WORK ITEM
Every line below from the one containing "(cnt == lastCnt);" through the one containing "inWin(cnt, pick(cfgAdvOn, csSel), pick(cfgAdvOff, csSel));" must be transcribed exactly. Omit all lines outside that stretch.

BEGIN TASK DATA

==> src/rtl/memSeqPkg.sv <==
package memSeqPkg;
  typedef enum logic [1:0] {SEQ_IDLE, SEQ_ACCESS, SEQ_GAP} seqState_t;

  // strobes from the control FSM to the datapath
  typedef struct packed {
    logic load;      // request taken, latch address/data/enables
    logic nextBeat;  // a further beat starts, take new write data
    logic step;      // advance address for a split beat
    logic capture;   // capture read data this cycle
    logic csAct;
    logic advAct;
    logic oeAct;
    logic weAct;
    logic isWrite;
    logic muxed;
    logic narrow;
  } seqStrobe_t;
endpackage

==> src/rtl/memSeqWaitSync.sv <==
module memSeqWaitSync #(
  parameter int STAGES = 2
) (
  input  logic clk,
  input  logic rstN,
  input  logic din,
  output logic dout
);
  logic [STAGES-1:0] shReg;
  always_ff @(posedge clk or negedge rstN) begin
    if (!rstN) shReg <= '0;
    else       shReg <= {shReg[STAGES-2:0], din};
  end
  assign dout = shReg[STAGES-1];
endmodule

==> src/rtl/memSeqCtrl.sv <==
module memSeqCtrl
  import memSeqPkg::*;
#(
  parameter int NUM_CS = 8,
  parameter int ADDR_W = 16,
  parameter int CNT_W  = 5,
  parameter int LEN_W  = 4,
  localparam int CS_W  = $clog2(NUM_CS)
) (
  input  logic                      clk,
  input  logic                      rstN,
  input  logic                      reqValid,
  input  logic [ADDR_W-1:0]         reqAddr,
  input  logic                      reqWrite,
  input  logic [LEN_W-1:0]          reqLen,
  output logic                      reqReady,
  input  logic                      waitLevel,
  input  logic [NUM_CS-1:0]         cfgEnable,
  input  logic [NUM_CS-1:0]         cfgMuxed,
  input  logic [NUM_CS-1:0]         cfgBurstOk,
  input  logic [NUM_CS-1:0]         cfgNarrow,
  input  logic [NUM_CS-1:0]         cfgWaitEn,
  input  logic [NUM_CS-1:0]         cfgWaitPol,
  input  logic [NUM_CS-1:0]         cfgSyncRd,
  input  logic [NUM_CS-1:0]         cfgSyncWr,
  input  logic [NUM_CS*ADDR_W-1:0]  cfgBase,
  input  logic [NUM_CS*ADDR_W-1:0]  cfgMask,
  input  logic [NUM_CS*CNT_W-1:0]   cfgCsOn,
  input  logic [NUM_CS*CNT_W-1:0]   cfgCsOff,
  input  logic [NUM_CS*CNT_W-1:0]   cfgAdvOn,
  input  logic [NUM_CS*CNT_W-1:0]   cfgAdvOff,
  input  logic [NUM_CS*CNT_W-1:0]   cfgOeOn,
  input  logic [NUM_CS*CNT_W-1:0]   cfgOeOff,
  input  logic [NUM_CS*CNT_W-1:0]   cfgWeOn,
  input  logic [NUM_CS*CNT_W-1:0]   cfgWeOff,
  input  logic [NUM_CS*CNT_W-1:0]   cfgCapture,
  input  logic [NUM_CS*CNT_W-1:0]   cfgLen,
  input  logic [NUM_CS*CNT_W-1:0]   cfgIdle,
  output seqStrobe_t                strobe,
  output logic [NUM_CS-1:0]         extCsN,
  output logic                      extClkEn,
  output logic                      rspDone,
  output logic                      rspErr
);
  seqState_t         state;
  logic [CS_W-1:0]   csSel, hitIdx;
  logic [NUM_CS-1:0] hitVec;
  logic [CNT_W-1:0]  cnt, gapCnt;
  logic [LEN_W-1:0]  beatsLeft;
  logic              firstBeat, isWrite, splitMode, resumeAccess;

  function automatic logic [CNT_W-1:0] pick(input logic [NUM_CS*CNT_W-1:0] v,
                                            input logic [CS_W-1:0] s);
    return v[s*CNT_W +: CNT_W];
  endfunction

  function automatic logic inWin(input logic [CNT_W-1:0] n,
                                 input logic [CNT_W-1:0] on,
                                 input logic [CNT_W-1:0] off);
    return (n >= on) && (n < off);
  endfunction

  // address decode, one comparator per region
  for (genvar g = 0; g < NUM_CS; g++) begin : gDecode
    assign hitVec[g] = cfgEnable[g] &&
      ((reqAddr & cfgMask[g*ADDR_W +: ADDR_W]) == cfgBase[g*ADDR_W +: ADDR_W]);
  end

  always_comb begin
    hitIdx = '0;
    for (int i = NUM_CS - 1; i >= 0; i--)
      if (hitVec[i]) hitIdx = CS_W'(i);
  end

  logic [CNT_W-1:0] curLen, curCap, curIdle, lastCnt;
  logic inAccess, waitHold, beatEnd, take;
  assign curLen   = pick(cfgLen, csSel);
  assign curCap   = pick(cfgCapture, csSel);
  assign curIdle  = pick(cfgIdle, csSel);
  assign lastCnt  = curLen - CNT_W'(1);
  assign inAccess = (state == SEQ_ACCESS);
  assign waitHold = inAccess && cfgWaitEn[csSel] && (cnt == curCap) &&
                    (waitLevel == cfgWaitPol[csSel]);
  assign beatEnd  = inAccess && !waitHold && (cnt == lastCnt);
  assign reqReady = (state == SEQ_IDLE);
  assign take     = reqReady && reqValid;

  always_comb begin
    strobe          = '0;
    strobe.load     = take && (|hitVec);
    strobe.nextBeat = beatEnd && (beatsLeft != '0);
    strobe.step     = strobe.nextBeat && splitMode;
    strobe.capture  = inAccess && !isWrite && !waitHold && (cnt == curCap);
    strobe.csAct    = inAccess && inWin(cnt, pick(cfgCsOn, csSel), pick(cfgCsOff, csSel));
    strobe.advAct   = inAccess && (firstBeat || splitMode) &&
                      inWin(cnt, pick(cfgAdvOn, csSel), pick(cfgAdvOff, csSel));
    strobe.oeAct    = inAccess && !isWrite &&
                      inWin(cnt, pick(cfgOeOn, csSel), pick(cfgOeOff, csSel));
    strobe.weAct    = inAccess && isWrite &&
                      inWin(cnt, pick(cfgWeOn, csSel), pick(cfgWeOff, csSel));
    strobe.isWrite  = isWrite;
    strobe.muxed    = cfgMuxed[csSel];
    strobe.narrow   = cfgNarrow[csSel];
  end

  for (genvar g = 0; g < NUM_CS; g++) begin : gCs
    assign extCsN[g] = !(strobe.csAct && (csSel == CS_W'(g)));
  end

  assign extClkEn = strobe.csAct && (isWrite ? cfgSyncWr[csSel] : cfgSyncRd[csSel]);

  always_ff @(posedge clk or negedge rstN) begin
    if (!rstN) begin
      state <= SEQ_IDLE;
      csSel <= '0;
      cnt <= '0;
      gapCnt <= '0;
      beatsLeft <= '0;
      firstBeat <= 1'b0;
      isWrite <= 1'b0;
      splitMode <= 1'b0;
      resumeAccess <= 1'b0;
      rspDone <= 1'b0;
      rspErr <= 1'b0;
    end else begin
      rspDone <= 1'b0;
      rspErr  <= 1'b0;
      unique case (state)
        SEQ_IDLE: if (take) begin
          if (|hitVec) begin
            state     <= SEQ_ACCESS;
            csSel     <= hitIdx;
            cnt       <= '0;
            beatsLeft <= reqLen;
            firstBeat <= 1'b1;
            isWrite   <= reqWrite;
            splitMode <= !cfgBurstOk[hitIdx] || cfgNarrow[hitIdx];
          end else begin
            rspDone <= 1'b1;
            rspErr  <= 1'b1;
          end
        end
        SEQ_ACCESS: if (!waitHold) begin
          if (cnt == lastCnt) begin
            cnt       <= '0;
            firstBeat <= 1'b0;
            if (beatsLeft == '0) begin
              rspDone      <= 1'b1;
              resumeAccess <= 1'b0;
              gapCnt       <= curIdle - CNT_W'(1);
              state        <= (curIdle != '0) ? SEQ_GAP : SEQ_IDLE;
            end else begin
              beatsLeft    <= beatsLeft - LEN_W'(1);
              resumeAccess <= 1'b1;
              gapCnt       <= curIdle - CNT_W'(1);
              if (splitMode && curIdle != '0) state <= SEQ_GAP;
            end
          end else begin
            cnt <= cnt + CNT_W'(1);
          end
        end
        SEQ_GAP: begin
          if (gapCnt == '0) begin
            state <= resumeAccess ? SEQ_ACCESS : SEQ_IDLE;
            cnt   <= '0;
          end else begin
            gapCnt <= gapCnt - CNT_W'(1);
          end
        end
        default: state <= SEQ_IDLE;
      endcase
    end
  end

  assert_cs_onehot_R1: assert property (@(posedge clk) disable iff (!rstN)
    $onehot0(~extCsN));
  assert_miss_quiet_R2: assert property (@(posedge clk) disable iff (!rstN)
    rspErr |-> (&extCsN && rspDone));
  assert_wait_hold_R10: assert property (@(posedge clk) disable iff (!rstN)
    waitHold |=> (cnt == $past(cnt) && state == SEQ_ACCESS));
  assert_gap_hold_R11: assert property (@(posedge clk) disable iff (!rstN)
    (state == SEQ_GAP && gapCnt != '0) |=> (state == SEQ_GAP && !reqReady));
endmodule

END TASK DATA
BEGIN TASK DATA

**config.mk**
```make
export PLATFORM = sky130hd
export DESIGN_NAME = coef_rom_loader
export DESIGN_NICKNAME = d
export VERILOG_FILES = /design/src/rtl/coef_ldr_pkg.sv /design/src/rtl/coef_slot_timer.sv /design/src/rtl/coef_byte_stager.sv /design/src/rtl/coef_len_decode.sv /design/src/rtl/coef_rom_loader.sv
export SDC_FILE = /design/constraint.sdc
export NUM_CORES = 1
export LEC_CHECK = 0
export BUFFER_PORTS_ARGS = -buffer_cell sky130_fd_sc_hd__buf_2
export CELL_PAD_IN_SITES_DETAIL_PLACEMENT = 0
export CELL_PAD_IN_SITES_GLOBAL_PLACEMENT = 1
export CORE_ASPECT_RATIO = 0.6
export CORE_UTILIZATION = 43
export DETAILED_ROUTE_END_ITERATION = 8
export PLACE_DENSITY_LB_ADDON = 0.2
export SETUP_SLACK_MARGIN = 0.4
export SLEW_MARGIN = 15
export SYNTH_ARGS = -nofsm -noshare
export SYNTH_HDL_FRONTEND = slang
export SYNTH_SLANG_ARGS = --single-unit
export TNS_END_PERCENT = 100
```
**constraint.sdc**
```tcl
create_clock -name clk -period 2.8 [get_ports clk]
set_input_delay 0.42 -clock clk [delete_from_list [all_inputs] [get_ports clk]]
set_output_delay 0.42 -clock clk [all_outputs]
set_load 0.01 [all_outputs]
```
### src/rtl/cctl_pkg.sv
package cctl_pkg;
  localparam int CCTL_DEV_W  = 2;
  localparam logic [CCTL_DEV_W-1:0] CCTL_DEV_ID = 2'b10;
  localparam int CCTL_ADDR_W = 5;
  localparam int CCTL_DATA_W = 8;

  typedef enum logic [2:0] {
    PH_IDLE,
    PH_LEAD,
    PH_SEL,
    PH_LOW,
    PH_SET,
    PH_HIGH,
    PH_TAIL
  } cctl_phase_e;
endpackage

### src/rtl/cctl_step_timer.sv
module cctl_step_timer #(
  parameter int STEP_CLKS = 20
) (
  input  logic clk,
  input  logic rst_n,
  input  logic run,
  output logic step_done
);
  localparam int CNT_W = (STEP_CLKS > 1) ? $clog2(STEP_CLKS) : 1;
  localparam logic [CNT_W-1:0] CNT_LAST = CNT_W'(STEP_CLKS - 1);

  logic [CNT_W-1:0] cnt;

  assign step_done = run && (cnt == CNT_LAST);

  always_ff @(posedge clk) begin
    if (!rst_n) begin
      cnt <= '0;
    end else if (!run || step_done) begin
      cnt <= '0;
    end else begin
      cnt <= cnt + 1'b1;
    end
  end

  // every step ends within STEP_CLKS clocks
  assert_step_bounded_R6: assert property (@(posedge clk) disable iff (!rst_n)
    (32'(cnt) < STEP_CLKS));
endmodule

END TASK DATA

TASK OUTPUT
  assign beatEnd  = inAccess && !waitHold && (cnt == lastCnt);
  assign reqReady = (state == SEQ_IDLE);
  assign take     = reqReady && reqValid;

  always_comb begin
    strobe          = '0;
    strobe.load     = take && (|hitVec);
    strobe.nextBeat = beatEnd && (beatsLeft != '0);
    strobe.step     = strobe.nextBeat && splitMode;
    strobe.capture  = inAccess && !isWrite && !waitHold && (cnt == curCap);
    strobe.csAct    = inAccess && inWin(cnt, pick(cfgCsOn, csSel), pick(cfgCsOff, csSel));
    strobe.advAct   = inAccess && (firstBeat || splitMode) &&
                      inWin(cnt, pick(cfgAdvOn, csSel), pick(cfgAdvOff, csSel));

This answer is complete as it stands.